§ Problem description:
In the data below, find every line that has the string "shared", and copy it.

[Records contained in a dataset]
####################
`config.mk`:
```
export PLATFORM = sky130hd
export DESIGN_NAME = ds2_poll_scheduler
export DESIGN_NICKNAME = d
export VERILOG_FILES = /design/src/rtl/ds2_pkg.sv /design/src/rtl/ds2_spi_byte.sv /design/src/rtl/ds2_poll_scheduler.sv
export SDC_FILE = /design/constraint.sdc
export NUM_CORES = 1
export LEC_CHECK = 0
export ABC_AREA = 1
export CAP_MARGIN = 20
export CORE_UTILIZATION = 45
export CTS_CLUSTER_SIZE = 30
export DETAILED_ROUTE_END_ITERATION = 10
export MAX_ROUTING_LAYER = met4
export PLACE_DENSITY_LB_ADDON = 0.1
export SYNTH_ARGS = -nofsm -noshare
export SYNTH_HDL_FRONTEND = slang
export SYNTH_SLANG_ARGS = --single-unit
```
`constraint.sdc`:
```
create_clock -name clk -period 2.1 [get_ports clk]
set_input_delay 0.525 -clock clk [delete_from_list [all_inputs] [get_ports clk]]
set_output_delay 0.525 -clock clk [all_outputs]
set_load 0.005 [all_outputs]
```
`src/rtl/ds2_pkg.sv`:
```
// ds2_pkg: shared definitions for the DualShock poll scheduler.
//   state_t      scheduler FSM states
//   CMD_*        command bytes sent in each frame
//   ID_*         upper ID nibbles accepted as a valid pad
//   BTN_*        bit positions inside the 12-bit button word
//   map_buttons  active-low b0/b1 words -> active-high 12-bit word
//   tx_byte      command byte for a given frame byte index
package ds2_pkg;

  typedef enum logic [2:0] {IDLE, SEL, XFER, GAP, DESEL, NEXT} state_t;

  localparam logic [7:0] CMD_START = 8'h01;
  localparam logic [7:0] CMD_POLL  = 8'h42;
  localparam logic [7:0] CMD_IDLE  = 8'h00;

  localparam logic [3:0] ID_DIGITAL = 4'h4;
  localparam logic [3:0] ID_ANALOG  = 4'h7;

  localparam int BTN_R      = 11;
  localparam int BTN_L      = 10;
  localparam int BTN_X      = 9;
  localparam int BTN_A      = 8;
  localparam int BTN_RT     = 7;
  localparam int BTN_LT     = 6;
  localparam int BTN_DN     = 5;
  localparam int BTN_UP     = 4;
  localparam int BTN_START  = 3;
  localparam int BTN_SELECT = 2;
  localparam int BTN_Y      = 1;
  localparam int BTN_B      = 0;

  function automatic logic [11:0] map_buttons(input logic [7:0] b0, input logic [7:0] b1);
    logic [11:0] w;
    w             = '0;
    // R/L merge the two shoulder buttons on each side
    w[BTN_R]      = ~b1[3] | ~b1[1];
    w[BTN_L]      = ~b1[2] | ~b1[0];
    w[BTN_X]      = ~b1[4];
    w[BTN_A]      = ~b1[5];
    w[BTN_RT]     = ~b0[5];
    w[BTN_LT]     = ~b0[7];
    w[BTN_DN]     = ~b0[6];
    w[BTN_UP]     = ~b0[4];
    w[BTN_START]  = ~b0[3];
    w[BTN_SELECT] = ~b0[0];
    w[BTN_Y]      = ~b1[7];
    w[BTN_B]      = ~b1[6];
    return w;
  endfunction

  function automatic logic [7:0] tx_byte(input logic [2:0] idx);
    case (idx)
      3'd0:    return CMD_START;
      3'd1:    return CMD_POLL;
      default: return CMD_IDLE;
    endcase
  endfunction

endpackage

```
`src/rtl/ds2_spi_byte.sv`:
```
// ds2_spi_byte: single-byte shift engine, LSB first, clock idle high.
//   clk, rst_n   system clock, async active-low reset
//   hp           half-period strobe from the scheduler
//   start        begin a byte (honoured only while idle); first fall happens on this edge
//   tx / rx      byte to send / byte received (valid while done is high)
//   miso         already-synchronized data in
//   sck, mosi    bus outputs
//   done         high on the half-period edge that ends the 8th high phase
module ds2_spi_byte (
  input  logic       clk,
  input  logic       rst_n,
  input  logic       hp,
  input  logic       start,
  input  logic [7:0] tx,
  input  logic       miso,
  output logic       sck,
  output logic       mosi,
  output logic       done,
  output logic [7:0] rx
);
  logic       busy;
  logic       phase;  // 0: clock low half, 1: clock high half
  logic [2:0] bitn;

  assign done = busy && hp && phase && (bitn == 3'd7);

  always_ff @(posedge clk or negedge rst_n) begin
    if (!rst_n) begin
      busy  <= 1'b0;
      phase <= 1'b0;
      bitn  <= 3'd0;
      sck   <= 1'b1;
      mosi  <= 1'b1;
      rx    <= 8'h00;
    end else if (!busy) begin
      if (start) begin
        busy  <= 1'b1;
        phase <= 1'b0;
        bitn  <= 3'd0;
        sck   <= 1'b0;
        mosi  <= tx[0];
      end
    end else if (hp) begin
      if (!phase) begin
        sck   <= 1'b1;
        rx    <= {miso, rx[7:1]};
        phase <= 1'b1;
      end else if (bitn == 3'd7) begin
        busy  <= 1'b0;
        mosi  <= 1'b1;
      end else begin
        bitn  <= bitn + 3'd1;
        sck   <= 1'b0;
        mosi  <= tx[bitn + 3'd1];
        phase <= 1'b0;
      end
    end
  end
endmodule

```
`src/rtl/ds2_poll_scheduler.sv`:
```
// ds2_poll_scheduler: polls one or two DualShock pads over a shared bus.
//   clk, I_RSTn            system clock, async active-low reset
//   ds_clk/ds_mosi/ds_miso shared serial bus (clock idle high)
//   ds_cs[1:0]             per-port select, active-low (bit0 = port 1)
//   p1/p2_buttons          latched button words, active-high
//   p1/p2_connected        port currently holds a valid pad
//   frame_done             one-cycle pulse at end of each port frame
// Build macro DS2_PORT2_EN enables port 2; without it only port 1 is polled
// and the port-2 outputs are constant.
module ds2_poll_scheduler
  import ds2_pkg::*;
#(
  parameter int FREQ    = 21_600_000,
  parameter int SCK_HZ  = 250_000,
  parameter int POLL_HZ = 60
) (
  input  logic        clk,
  input  logic        I_RSTn,
  output logic        ds_clk,
  output logic        ds_mosi,
  input  logic        ds_miso,
  output logic [1:0]  ds_cs,
  output logic [11:0] p1_buttons,
  output logic [11:0] p2_buttons,
  output logic        p1_connected,
  output logic        p2_connected,
  output logic        frame_done
);
  localparam int HALF   = FREQ / (2 * SCK_HZ);
  localparam int TICK_N = FREQ / POLL_HZ;
  localparam int HW     = $clog2(HALF + 1);
  localparam int TW     = $clog2(TICK_N + 1);
`ifdef DS2_PORT2_EN
  localparam int   NPORTS    = 2;
  localparam logic LAST_PORT = 1'b1;
`else
  localparam int   NPORTS    = 1;
  localparam logic LAST_PORT = 1'b0;
`endif

  state_t        state, state_n;
  logic          port, port_n;
  logic [2:0]    byte_idx, byte_n;
  logic [1:0]    cnt, cnt_n;
  logic [HW-1:0] hcnt;
  logic [TW-1:0] tcnt;
  logic          hp, tick, start, fin, done;
  logic [7:0]    rx;
  logic [3:0]    id_hi;
  logic [7:0]    b0_r, b1_r;
  logic          miso_m, miso_s;
  logic          cs0, sel_n, valid;

  // free-running poll tick
  assign tick = (tcnt == TW'(TICK_N - 1));
  always_ff @(posedge clk or negedge I_RSTn) begin
    if (!I_RSTn)   tcnt <= '0;
    else if (tick) tcnt <= '0;
    else           tcnt <= tcnt + 1'b1;
  end

  // half-period divider restarts at every SEL entry so the frame grid
  // begins exactly where the select line falls
  assign hp = (state != IDLE) && (state != NEXT) && (hcnt == HW'(HALF - 1));
  always_ff @(posedge clk or negedge I_RSTn) begin
    if (!I_RSTn)                                   hcnt <= '0;
    else if (state == IDLE || state == NEXT || hp) hcnt <= '0;
    else                                           hcnt <= hcnt + 1'b1;
  end

  always_ff @(posedge clk or negedge I_RSTn) begin
    if (!I_RSTn) begin
      miso_m <= 1'b1;
      miso_s <= 1'b1;
    end else begin
      miso_m <= ds_miso;
      miso_s <= miso_m;
    end
  end

  ds2_spi_byte u_byte (
    .clk   (clk),
    .rst_n (I_RSTn),
    .hp    (hp),
    .start (start),
    .tx    (tx_byte(byte_idx)),
    .miso  (miso_s),
    .sck   (ds_clk),
    .mosi  (ds_mosi),
    .done  (done),
    .rx    (rx)
  );

  always_comb begin
    state_n = state;
    port_n  = port;
    byte_n  = byte_idx;
    cnt_n   = cnt;
    start   = 1'b0;
    fin     = 1'b0;
    case (state)
      IDLE: if (tick) begin
        state_n = SEL;
        port_n  = 1'b0;
        byte_n  = 3'd0;
        cnt_n   = 2'd0;
      end
      SEL: if (hp) begin
        if (cnt == 2'd1) begin
          state_n = XFER;
          start   = 1'b1;
        end else cnt_n = cnt + 2'd1;
      end
      XFER: if (done) begin
        cnt_n = 2'd0;
        if (byte_idx == 3'd4) state_n = DESEL;
        else begin
          state_n = GAP;
          byte_n  = byte_idx + 3'd1;
        end
      end
      GAP: if (hp) begin
        if (cnt == 2'd3) begin
          state_n = XFER;
          start   = 1'b1;
        end else cnt_n = cnt + 2'd1;
      end
      DESEL: if (hp) begin
        if (cnt == 2'd3) begin
          state_n = NEXT;
          fin     = 1'b1;
        end else cnt_n = cnt + 2'd1;
      end
      NEXT: if (port != LAST_PORT) begin
        state_n = SEL;
        port_n  = 1'b1;
        byte_n  = 3'd0;
        cnt_n   = 2'd0;
      end else state_n = IDLE;
      default: state_n = IDLE;
    endcase
  end

  assign sel_n = (state_n == SEL) || (state_n == XFER) || (state_n == GAP);

  always_ff @(posedge clk or negedge I_RSTn) begin
    if (!I_RSTn) begin
      state      <= IDLE;
      port       <= 1'b0;
      byte_idx   <= 3'd0;
      cnt        <= 2'd0;
      cs0        <= 1'b1;
      frame_done <= 1'b0;
      id_hi      <= 4'h0;
      b0_r       <= 8'hFF;
      b1_r       <= 8'hFF;
    end else begin
      state      <= state_n;
      port       <= port_n;
      byte_idx   <= byte_n;
      cnt        <= cnt_n;
      cs0        <= !(sel_n && !port_n);
      frame_done <= fin;
      if (state == XFER && done) begin
        case (byte_idx)
          3'd1:    id_hi <= rx[7:4];
          3'd3:    b0_r  <= rx;
          3'd4:    b1_r  <= rx;
          default: ;
        endcase
      end
    end
  end

  assign valid = (id_hi == ID_DIGITAL) || (id_hi == ID_ANALOG);

  // per-port latch: whole word updates on the frame_done edge; two
  // consecutive bad frames drop the pad
  for (genvar gp = 0; gp < NPORTS; gp++) begin : g_port
    logic [11:0] btn;
    logic        conn;
    logic [1:0]  miss;
    always_ff @(posedge clk or negedge I_RSTn) begin
      if (!I_RSTn) begin
        btn  <= 12'h000;
        conn <= 1'b0;
        miss <= 2'd0;
      end else if (fin && port == 1'(gp)) begin
        if (valid) begin
          btn  <= map_buttons(b0_r, b1_r);
          conn <= 1'b1;
          miss <= 2'd0;
        end else if (miss != 2'd0) begin
          btn  <= 12'h000;
          conn <= 1'b0;
          miss <= 2'd2;
        end else miss <= 2'd1;
      end
    end
  end

  assign p1_buttons   = g_port[0].btn;
  assign p1_connected = g_port[0].conn;
`ifdef DS2_PORT2_EN
  logic cs1;
  always_ff @(posedge clk or negedge I_RSTn) begin
    if (!I_RSTn) cs1 <= 1'b1;
    else         cs1 <= !(sel_n && port_n);
  end
  assign ds_cs        = {cs1, cs0};
  assign p2_buttons   = g_port[1].btn;
  assign p2_connected = g_port[1].conn;
`else
  assign ds_cs        = {1'b1, cs0};
  assign p2_buttons   = 12'h000;
  assign p2_connected = 1'b0;
`endif

endmodule

```
==> run metrics, run 1 <==
CTS tree built; Distinct cells, synth 34; clk root buf clkbuf_8; #FFs+latches synth 86; crit-path cells clkdlybuf4s50_1; Worst setup SP type flip-flop; reg2reg end p1_buttons[11]$_DFFE_PN0P_; WP data arrival 1400 ps; H-tree depth 3; final core area utilization 0.5185; reg-to-reg setup timing slack 240 ps; Peak supply drop 0.0005460 V; TNS Setup 0 ps; clk_lat worst skew 360 ps; Clock Skew 9.782 ps; HP Class in -> async; fraction of layout cells with a size suffix above 1 0.1765; DRT antenna net count 0; Placer Congestion 0.8781; Finished Layout Cells 656; initial antenna violation count 0; total global-route track usage 0.1766; count leader, synth nand2_1; vias in the first global route 2,938; ranking of synthesized cells by area dfrtp_1 (39%), dfstp_2 (11%), nand2_1 (11%); DRC viols 0; hold_buf cts 0; largest net degree at the start of global routing 40; period utilization 0.9181; clock tree buffer depth 2; die height 100.3 um; max-cap violations 0; Initial Util 0.4681; core area 9284 um2; # rows 35; Worst R2R Path Depth 8; CP max stage delay 540 ps; EDFF count, synth 0; post-synthesis async set-or-reset flop share 1.000; relative slew slack 0.6584; kind of end point of the critical path output pin; register area 2176 um2; via count 3,070; Syn Std Cell Area 4345 um2; Syn Inst Count 495; clk sink count 86; Syn Area/Cell 8.779 um2; crit path from u_byte.sck$_DFFE_PN1P_; total grt overflow 0; Setup Fix Bufs, Post-CTS 0; RSZ-0062 raised after global routing no; HPWL Detailed 5706 um; fillers 898; P&R area growth vs syn 10.77%; worst-margin pin slew 512.4 ps; DIE AREA 10,050 um2; Final Max Slew Viols 0; final net count 536; Worst EP required 1570 ps; Setup Viol. Count Final 0; WL/cell 11.79 um; overall power 2791 uW; 1st-pass router iterations 5; CP Depth 1; status finished, final reports clean; placed instance count 640; Via density 4.680; Reg2Reg Launch Point hcnt[0]$_DFF_PN0_; multi-input logic area 1797 um2; IO Port Bufs 19; Lkg Pwr 0.002319 uW; Antenna Cells 0; total routed wirelength 7732 um; first-pass GRT wire length 13,570 um; pwr dens 579.8 nW/um2; Slowest-stage cell, CP dfstp_2; Buf/Inv on CP 1; CTS clk-pin slew, worst paths 90 ps; Initial DRC Count 83; Main synth FF type dfrtp_1; largest area contributor in the netlist dfrtp_1; Worst Setup EP ds_clk; crit-path max FO 2; hold_ws 131.6 ps; Yosys top cell area share 0.3858; Max Freq 518.7 MHz; min cycle time layout 1928 ps; Final Hold Fails 0; Crit Path Class reg -> out; top cells by count, synth nand2_1 (123), dfrtp_1 (67), inv_1 (64), nor2_1 (43), o21ai_2 (25); synthesis warning total 0; CTS Buf Count 9; kind of cell adding the most delay to the critical path flip-flops; die span in x 100.3 um; Post-CTS Resized 0; Seq/Total Area, Yosys 0.5007; I/O Pins 34
-- worst reg2reg max path, delay by kind of cell, from the launching register on --
kind / cells / cell delay [ps]
fa+ha+maj: 1 / 150
buf+inv: 1 / 70
compound gates: 1 / 260
simple gates: 5 / 870
flops: 1 / 420
-- sequential cells by signal (all words and copies together) (netlist names), 2 cells and up --
name / cells
tcnt: 19
p1_buttons: 12
b1_r: 8
u_byte.rx: 8
b0_r: 6
hcnt: 6
id_hi: 4
byte_idx: 3
state: 3
u_byte.bitn: 3
cnt: 2
g_port.miss: 2
-- per-layer routing --
metal	routed length (um)	vias to the layer above	track usage
met1	3840	1420	0.2255
met4	114	0	0.05797
met5	0	-	-
met2	3547	44	0.2756
met3	229	13	0.04387
li1	-	1593	-
-- where the power goes --
group / internal (uW) / switching [uW]
combinational: 8.99 / 38.5
clock: 446 / 637
sequential: 1660 / 0.521
total: 2110 / 676
-- cells in the final DEF (no fill, tap or decap), types with 8 or more instances in the layout --
master	netlist	layout
a21oi_1	9	9
clkbuf_8	0	9
clkdlybuf4s50_1	0	18
conb_1	2	14
dfrtp_1	67	67
dfstp_2	19	19
ha_1	11	11
inv_1	64	64
nand2_1	123	123
nand2_2	8	8
nand3_1	20	20
nand4_1	8	8
nor2_1	43	43
nor3_1	9	9
o21ai_0	17	17
o21ai_1	8	8
o21ai_2	25	25
xor2_1	11	11
-- area by class of cell --
| class | instances | area share |
|---|---|---|
| sequential | 86 | 0.4520 |
| multi-input combinational | 333 | 0.3733 |
| inverter | 67 | 0.05277 |
| timing repair buffer | 25 | 0.05095 |
| tap | 129 | 0.03353 |
| clock buffer | 9 | 0.02573 |
| clock inverter | 7 | 0.01170 |
-- how the worst min path moves through the flow --
stage / slack (ps) / endpoint / from / depth (start not counted)
finish: 130 / hcnt[3]$_DFF_PN0_ / I_RSTn / 1
global route: 160 / u_byte.bitn[2]$_DFFE_PN0P_ / I_RSTn / 1
CTS: 140 / u_byte.bitn[2]$_DFFE_PN0P_ / I_RSTn / 1
detailed placement: 350 / miso_s$_DFF_PN1_ / miso_m$_DFF_PN1_ / 0
global placement: 350 / miso_s$_DFF_PN1_ / miso_m$_DFF_PN1_ / 0
floorplan: 230 / byte_idx[0]$_DFFE_PN0P_ / I_RSTn / 0
-- cells by family (layout without fill, tap and decap cells) --
| group | after synthesis | count (layout) | synth area share |
|---|---|---|---|
| adders and majority gates | 11 | 11 | 0.03167 |
| DFF | 86 | 86 | 0.5007 |
| other | 2 | 14 | 0.001728 |
| xor gates and xnor gates | 12 | 12 | 0.02419 |
| AOI/OAI and AO/OA | 62 | 62 | 0.09444 |
| buffers and inverters | 88 | 108 | 0.09617 |
| and+or+nand+nor | 234 | 234 | 0.2511 |
-- through the flow --
step / setup WS [ps] / instance area (um2)
floorplan: 447.8 / 4390
global placement: 287.8 / 4633
detailed placement: 231.0 / 4633
CTS: 147.8 / 4813
global route: 63.54 / 4813
finish: 172.0 / 4813
(Power assumes the default switching activity.)
==> inputs of run 2 (changes only) <==
Clock period 2.1 ns to 2.5 ns, I/O delays scaled along.
==> run metrics, run 2 (synthesis results as in run 1) <==
HPWL Detailed 5588 um (was 5706 um); Worst R2R Path Depth 8 (unchanged); WP data arrival 1400 ps (about the same); hold_buf cts 0 (unchanged); Placer Congestion 0.8202 (was 0.8781); fillers 880 (was 898); Buf/Inv on CP 1 (unchanged); vias in the first global route 3,060 (was 2,938); kind of end point of the critical path output pin (unchanged); clock tree buffer depth 2 (unchanged); period utilization 0.8120; pwr dens 511.3 nW/um2 (was 579.8 nW/um2); Max Freq 492.6 MHz; Slowest-stage cell, CP dfstp_2 (unchanged); Antenna Cells 0 (unchanged); worst setup margin 470.1 ps (was 172.0 ps); clk sink count 86 (unchanged); total grt overflow 0 (unchanged); status finished, final reports clean (unchanged); Initial Util 0.4681 (unchanged); I/O Pins 34 (unchanged); HP Class in -> async (unchanged); die span in x 100.3 um (unchanged); core area 9284 um2 (unchanged); RSZ-0062 raised after global routing no (unchanged); commonest cells after routing, fill and taps aside nand2_1 (123), dfrtp_1 (67), inv_1 (64), nor2_1 (43), o21ai_2 (25) (unchanged); CP max stage delay 540 ps (about the same); Via density 4.666 (was 4.680); Setup Viol. Count Final 0 (unchanged); clk_lat worst skew 370 ps (was 360 ps); DIE AREA 10,050 um2 (unchanged); clk root buf clkbuf_8 (unchanged); largest net degree at the start of global routing 38 (was 40); Largest Register tcnt (unchanged); crit-path max FO 2 (unchanged); DRC viols 0 (unchanged); P&R area growth vs syn 10.71% (was 10.77%); fraction of layout cells with a size suffix above 1 0.1683 (was 0.1765); CTS tree built (unchanged); first-pass GRT wire length 13,900 um (was 13,570 um); CTS clk-pin slew, worst paths 90 ps (about the same); Final Max Slew Viols 0 (unchanged); Post-CTS Resized 0 (unchanged); DRT antenna net count 0 (unchanged); Lkg Pwr 0.002307 uW (was 0.002319 uW); final net count 532 (was 536); Final Hold Fails 0 (unchanged); Post-Place Worst Slack 467.5 ps (was 231.0 ps); max-cap violations 0 (unchanged); WL/cell 11.78 um (was 11.79 um); Crit Path Class reg -> out (unchanged); most common cell after layout, fill and taps aside nand2_1 (unchanged); IO Port Bufs 19 (unchanged); relative slew slack 0.6656 (was 0.6584); CP Depth 1 (unchanged); die height 100.3 um (unchanged); total routed wirelength 7682 um (was 7732 um); max reg flops 19 (unchanged); via count 3,042 (was 3,070); 1st-pass router iterations 4 (was 5); CTS Buf Count 9 (unchanged); Initial DRC Count 98 (was 83); initial antenna violation count 0 (unchanged); Setup Fix Bufs, Post-CTS 0 (unchanged); total global-route track usage 0.1842 (was 0.1766); TNS Setup 0 ps (unchanged); worst-margin pin slew 500.4 ps (was 512.4 ps); crit-path cells clkdlybuf4s50_1 (unchanged); min cycle time layout 2030 ps; Worst setup SP type flip-flop (unchanged); Peak supply drop 0.0004329 V (was 0.0005460 V); Worst EP required 1880 ps (was 1570 ps); kind of cell adding the most delay to the critical path flip-flops (unchanged); reg-to-reg setup timing slack 510 ps (was 240 ps); H-tree depth 3 (unchanged); Clock Skew 9.988 ps (was 9.782 ps); # rows 35 (unchanged)
## run 2: layout make-up
class | count | area [um2] | area share
clock inverter | 5 | 66.31 | 0.01378
tap | 129 | 161.4 | 0.03355
clock buffer | 11 | 141.4 | 0.02939
sequential | 86 | 2176 | 0.4523
multi-input combinational | 333 | 1797 | 0.3735
inverter | 67 | 254.0 | 0.05280
timing repair buffer | 21 | 215.2 | 0.04473
## run 2: through the flow
stage	instance area (um2)	power [uW]	util	instances	hold slack (ps)
after floorplan	4390	1442	-	507	329.4
after global placement	4603	1462	0.4958	636	349.8
after detailed placement	4603	1462	0.4958	636	350.1
after CTS	4811	2507	0.5182	652	224.3
after global routing	4811	2564	0.5182	652	236.2
final	4811	2460	0.5182	652	219.1
## run 2: worst paths after layout
kind                                         from                         end
setup / recovery           u_byte.sck$_DFFE_PN1P_                      ds_clk
hold / removal                             I_RSTn  u_byte.bitn[2]$_DFFE_PN0P_
setup reg to reg                hcnt[0]$_DFF_PN0_  p1_buttons[11]$_DFFE_PN0P_
hold reg to reg                  miso_m$_DFF_PN1_            miso_s$_DFF_PN1_
max in group asynchronous                  I_RSTn         b0_r[0]$_DFFE_PN1P_
min in group clk                 miso_m$_DFF_PN1_            miso_s$_DFF_PN1_
## run 2: where the power goes
part | switching [uW] | internal, uW
combinational | 32.1 | 6.56
sequential | 0.378 | 1390
clock | 525 | 502
total | 557 | 1900
## run 2: layer usage
layer  track usage  up-vias  share of wire
li1              -     1583              -
met1        0.2216     1406           0.48
met2        0.2919       40           0.47
met3       0.05571       13          0.037
met4       0.07023        0          0.017
met5             -        -              0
####################
§ Output below:
// ds2_pkg: shared definitions for the DualShock poll scheduler.
// ds2_poll_scheduler: polls one or two DualShock pads over a shared bus.
//   ds_clk/ds_mosi/ds_miso shared serial bus (clock idle high)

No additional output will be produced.